[[ Records to process open ]]

run A:
// CORDIC
module CORDIC #(parameter integer W = 32)
(
    input wire clk,
    input wire start,
    input wire signed [31:0] x,
    input wire signed [31:0] y,
    output wire signed [W-1:0]phi,
    output wire done
);
Settings: LEC_CHECK=0, CAP_MARGIN=20, CORE_MARGIN=2, CORE_UTILIZATION=66, CTS_CLUSTER_DIAMETER=33, MAX_ROUTING_LAYER=met4, SETUP_SLACK_MARGIN=1.57, SLEW_MARGIN=20; clock period 6.4 ns.
run.sh (not shown) runs the stock make flow with config.mk's settings and CLKGATE_MAP_FILE=.
Finished, but not clean: run A, with setup timing.
## Diff of input files: run B against run A
- MAX_ROUTING_LAYER: met4 -> unset
- CTS_CLUSTER_DIAMETER: 33 -> unset
- SETUP_SLACK_MARGIN: 1.57 -> unset
- CORE_UTILIZATION: 66 -> 40
- the clock period (ns, I/O delays scaled along): 6.4 -> 7.5
Notes after the runs:
From run A to run B the numbers moved as follows: number of buffers inserted to repair setup after CTS saw a decrease, reg2reg setup slack grew by 560 ps, via-per-instance ratio fell by about 18%, logic depth of the worst path, buffers included up 2, logic share of the area picked up an extra 3.2 points.
Compare run B and run A | synthesis-to-finish area growth lower: run B
On worst setup slack after placement, run B does worse than run A.
No stage failed in run B, and the final checks on the layout all came back clean.
Relative to run B, the following input files were edited for run C:
- an added CTS_CLUSTER_SIZE of 100
- an added CTS_CLUSTER_DIAMETER of 167
- an added TNS_END_PERCENT of 10
- a change of CORE_UTILIZATION from 40 to 56
--- outcome ---
- Delta (run C minus run B): count of placed standard cells in the final layout, fillers left out saw a decrease; met1 layer wirelength in the final routing shows a reduction of about 13%.
diff inputs: run C => run D
- MAX_ROUTING_LAYER now met4, previously not set
- TNS_END_PERCENT no longer set, was 10
- CORE_MARGIN now 4, was 2
- MIN_ROUTING_LAYER now met2, previously not set
- CORE_UTILIZATION now 63, was 56
- CTS_CLUSTER_SIZE no longer set, was 100
- CTS_CLUSTER_DIAMETER no longer set, was 167
==> results <==
Run D: aborted in global routing (5_1_grt) (tool error)
Taking run C as the reference, in run D yosys stat chip area level, area inside the core boundary moved down, area of the die moved down.
Height of the chip (run D vs. run C) decreases by a few percent
Diff run C -> run D: final estimated routing congestion in global placement increased by 0.20 relative to the old numbers; HPWL reported at the end of detailed placement decreased by about 1.3% relative to the old numbers; die extent in x decreased by about 3.3% relative to the old numbers; xor/xnor share of the synthesized area closely matched the old numbers.
Run C has a higher number of placement rows than run D.

Starting RTL as in the previous note.
Settings: LEC_CHECK=0, ABC_AREA=1, CAP_MARGIN=0, CORE_MARGIN=2, CORE_UTILIZATION=72, CTS_CLUSTER_DIAMETER=328, CTS_CLUSTER_SIZE=100, HOLD_SLACK_MARGIN=0.3, PLACE_DENSITY_LB_ADDON=0.06, SETUP_SLACK_MARGIN=1.08, SLEW_MARGIN=20; clock period 3.72 ns.
The baseline did not get past 3_5_place_dp (DPL-0038).
Then changed:
ABC_AREA = not set   (was 1)
CAP_MARGIN = 20   (was 0)
CORE_UTILIZATION = 23   (was 72)
CTS_CLUSTER_DIAMETER = not set   (was 328)
CTS_CLUSTER_SIZE = not set   (was 100)
HOLD_SLACK_MARGIN = not set   (was 0.3)
PLACE_DENSITY_LB_ADDON = not set   (was 0.06)
SETUP_SLACK_MARGIN = not set   (was 1.08)
clock period = 7.15 ns   (was 3.72 ns; I/O delays follow)
- This time the run ran to the end with no violations
- synthesized area went up by about 0.7%
- die size went up to 3.1 times its value
- synthesized cell count went down by about 27%

The RTL this note starts from:
==> flow/design.v <==
module CORDIC #(parameter integer W = 32)
(
    input wire clk,
    input wire start,
    input wire signed [31:0] x,
    input wire signed [31:0] y,
    output wire signed [W-1:0]phi,
    output wire done
);
wire sigma;
wire signed [31:0] x_shift;
wire signed [31:0] y_shift;
reg [5:0] counter;
reg signed [31:0] x_reg;
reg signed [31:0] y_reg;
reg signed [31:0] z;
wire signed [31:0] atan_table [0:27];
assign atan_table[00] = 32'h3243f6a9; 
assign atan_table[01] = 32'h1dac6705;
assign atan_table[02] = 32'h0fadbafd;
assign atan_table[03] = 32'h07f56ea7;
assign atan_table[04] = 32'h03feab77;
assign atan_table[05] = 32'h01ffd55c;
assign atan_table[06] = 32'h00fffaab;
assign atan_table[07] = 32'h007fff55;
assign atan_table[08] = 32'h003fffeb;
assign atan_table[09] = 32'h001ffffd;
assign atan_table[10] = 32'h00100000;
assign atan_table[11] = 32'h00080000;
assign atan_table[12] = 32'h00040000;
assign atan_table[13] = 32'h00020000;
assign atan_table[14] = 32'h00010000;
assign atan_table[15] = 32'h00008000;
assign atan_table[16] = 32'h00004000;
assign atan_table[17] = 32'h00002000;
assign atan_table[18] = 32'h00001000;
assign atan_table[19] = 32'h00000800;
assign atan_table[20] = 32'h00000400;
assign atan_table[21] = 32'h00000200;
assign atan_table[22] = 32'h00000100;
assign atan_table[23] = 32'h00000080;
assign atan_table[24] = 32'h00000040;
assign atan_table[25] = 32'h00000020;
assign atan_table[26] = 32'h00000010;
assign atan_table[27] = 32'h00000008;
assign sigma = y_reg[31];
assign x_shift = y_reg >>> counter; 
assign y_shift = x_reg >>> counter; 
assign phi = z[31:31-W+1];
assign done = (counter == 28);
always @(posedge clk) begin
    if(start)begin
        x_reg <= x;
        y_reg <= y;
        z <= 0;
        counter <= 0;
    end
    else begin
        if(counter == 28) begin
            x_reg <= x_reg;
            y_reg <= y_reg;
            z <= z;
            counter <= counter;
        end
        else begin
            x_reg <= sigma ? (x_reg - x_shift) : (x_reg + x_shift);
            y_reg <= sigma ? (y_reg + y_shift) : (y_reg - y_shift);
            z <= sigma ? (z - atan_table[counter]) : (z + atan_table[counter]);
            counter <= counter + 1;
        end
    end
end
endmodule
export LEC_CHECK = 0
export CAP_MARGIN = 5
export CORE_MARGIN = 10
export CORE_UTILIZATION = 40
export GPL_ROUTABILITY_DRIVEN = 0
export PLACE_DENSITY_LB_ADDON = 0.08
export SLEW_MARGIN = 5
create_clock -name core_clock -period 11.3 [get_ports {clk}]
Rerun with:
Settings changed: CAP_MARGIN 5 to 20, CORE_MARGIN 10 to 2, CORE_UTILIZATION 40 to 63, GPL_ROUTABILITY_DRIVEN 0 to default, PLACE_DENSITY_LB_ADDON 0.08 to default, SETUP_SLACK_MARGIN from default to 1.36, SLEW_MARGIN 5 to 20.
Clock period 11.3 ns to 7.5 ns, I/O delays scaled along.
- critical path depth does not change
- routed wire length went up by 10%
- via count went up by about 14%
- design area went up by about 10%
- core utilization went up by 33 points
- area after synthesis does not change

// CORDIC: RTL as listed in full above, without the edits since
clock: 8.69 ns
lec_check: 0
cap_margin: 20
core_margin: 2
core_utilization: 72
cts_cluster_diameter: 178
cts_cluster_size: 99
setup_slack_margin: 2.59
slew_margin: 20
tns_end_percent: 5
Rerun with:
Settings changed: CORE_UTILIZATION 72 to 15, CTS_CLUSTER_DIAMETER 178 to unset, CTS_CLUSTER_SIZE 99 to unset, SETUP_SLACK_MARGIN 2.59 to unset, TNS_END_PERCENT 5 to unset.
What happened: Area after synthesis is unchanged. Die area rises to 4.7 times its value. Routed wire length grows by a few percent. Count of clock-buffer cells in the layout is unchanged.
Rerun with:
Settings changed: CORE_UTILIZATION 15 to 70, CTS_CLUSTER_DIAMETER set to 45, CTS_CLUSTER_SIZE set to 14, SETUP_SLACK_MARGIN set to 1.36.
Clock period 8.69 ns to 7.5 ns, I/O delays scaled along.
After rerunning: The new run finished clean. Non-clock buffer count went up by 110. Wire length increases by about 3%. Final cell count falls by about 30%. Sequential share of layout area goes down by 0.39 points.
Rerun with:
Settings changed: ABC_AREA set to 1, CORE_ASPECT_RATIO set to 0.5, CORE_UTILIZATION 70 to 55, CTS_CLUSTER_DIAMETER 45 to 167, CTS_CLUSTER_SIZE 14 to 100, SETUP_SLACK_MARGIN 1.36 to 0.76, TNS_END_PERCENT set to 15.
The new run finished with timing, DRC and antenna clean.
Global-route usage came out lower by 13 points.
Core utilization came out lower by 26 points.
Worst setup slack improves by 700 ps.
Routed wire length came out lower by 19%.

## JK
Starts from the design.v that is shown in full above.
clock: 11.3 ns
lec_check: 0
cap_margin: 20
core_margin: 2
core_utilization: 40
place_density: 0.36
slew_margin: 30
[inputs] MS vs JK
Settings: swapping 40 for 64 in CORE_UTILIZATION; swapping 30 for 20 in SLEW_MARGIN; clearing PLACE_DENSITY, which used to be 0.36; swapping 11.3 for 5.36 in the clock period (ns, I/O delays scaled along).
### Flow results
Comparing MS and JK, the one run not ending clean was MS.
MS: it failed during global routing (5_1_grt), and the tool reported GRT-0232.
Of MS and JK, JK shows the higher area of the chip, with MS below it.
From MS to JK, multiplexer area fraction after synthesis did not move at all.
As far as number of ports placed on the die boundary goes, MS and JK are indistinguishable; the numbers are identical.
The estimated wirelength of the detail-placed design reported for MS is greater than that of JK by 8.0%.
From JK to MS, number of instances in the synthesized netlist did not move at all.
Summary of MS over JK: synthesized chip area reported by yosys stayed essentially flat; post-CTS setup buffer count rose by 38.
NOTE: count of placed standard cells including taps in MS exceeds that of JK
In the tables for MS and JK, post-cts gate resize count reads higher with MS.
--- input diff MS..AL ---
Settings: SETUP_SLACK_MARGIN newly set to -0.5; CORE_UTILIZATION changed from 64 to 58.
### Flow results
- AL -> stages 100% | layout checks FAIL | setup timing
- Sum of net half-perimeters after detailed placement (AL vs. MS) increases by a little under 10%
- AL ended with more y dimension of the die than MS.
- STATUS die size: AL loses against MS
Inputs modified between AL and TR:
Settings: a change of CORE_UTILIZATION from 58 to 48; a deleted SETUP_SLACK_MARGIN that had been -0.5; a change of the clock period (ns, I/O delays scaled along) from 5.36 to 6.9.
Results
TR: flow completed, timing, DRC and antenna clean. On TR: final setup violation count is 48 lower than what AL gave. TR vs AL: total inserted antenna cells down in TR. Area growth from synthesis to layout: TR vs AL down 34 points. Compared with AL, TR shows instance area after placement that has gone down by more than 10%. On met1 wire length: between TR and AL, it ends up lower for AL. TR vs AL: number of violations reported at the end of detailed-routing iteration 0 down by more than a quarter.
Setup changes, TR to PW
Settings: swapping 48 for 40 in CORE_UTILIZATION; swapping 6.9 for 7.15 in the clock period (ns, I/O delays scaled along).
Findings:
- Run comparison: TR capture point of the critical path x_reg[31]; PW capture point of the critical path y_reg[31]
- For the worst slack after detailed placement, PW came in 0.26 ns higher than TR did.
- Per the comparison of PW with TR, finished layout cell area ~0 delta, total routing usage reported by global routing fell by 6.0 points, critical path depth higher.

[[ Records to process closed ]]

▸ What the exercise asks
Retype only this portion of the data above: the line containing "The baseline did", the line containing "assign atan_table[08] = 32'h003fffeb;", and all lines between them, exactly.

▸ Finished exercise
The baseline did not get past 3_5_place_dp (DPL-0038).
Then changed:
ABC_AREA = not set   (was 1)
CAP_MARGIN = 20   (was 0)
CORE_UTILIZATION = 23   (was 72)
CTS_CLUSTER_DIAMETER = not set   (was 328)
CTS_CLUSTER_SIZE = not set   (was 100)
HOLD_SLACK_MARGIN = not set   (was 0.3)
PLACE_DENSITY_LB_ADDON = not set   (was 0.06)
SETUP_SLACK_MARGIN = not set   (was 1.08)
clock period = 7.15 ns   (was 3.72 ns; I/O delays follow)
- This time the run ran to the end with no violations
- synthesized area went up by about 0.7%
- die size went up to 3.1 times its value
- synthesized cell count went down by about 27%

The RTL this note starts from:
==> flow/design.v <==
module CORDIC #(parameter integer W = 32)
(
    input wire clk,
    input wire start,
    input wire signed [31:0] x,
    input wire signed [31:0] y,
    output wire signed [W-1:0]phi,
    output wire done
);
wire sigma;
wire signed [31:0] x_shift;
wire signed [31:0] y_shift;
reg [5:0] counter;
reg signed [31:0] x_reg;
reg signed [31:0] y_reg;
reg signed [31:0] z;
wire signed [31:0] atan_table [0:27];
assign atan_table[00] = 32'h3243f6a9; 
assign atan_table[01] = 32'h1dac6705;
assign atan_table[02] = 32'h0fadbafd;
assign atan_table[03] = 32'h07f56ea7;
assign atan_table[04] = 32'h03feab77;
assign atan_table[05] = 32'h01ffd55c;
assign atan_table[06] = 32'h00fffaab;
assign atan_table[07] = 32'h007fff55;
assign atan_table[08] = 32'h003fffeb;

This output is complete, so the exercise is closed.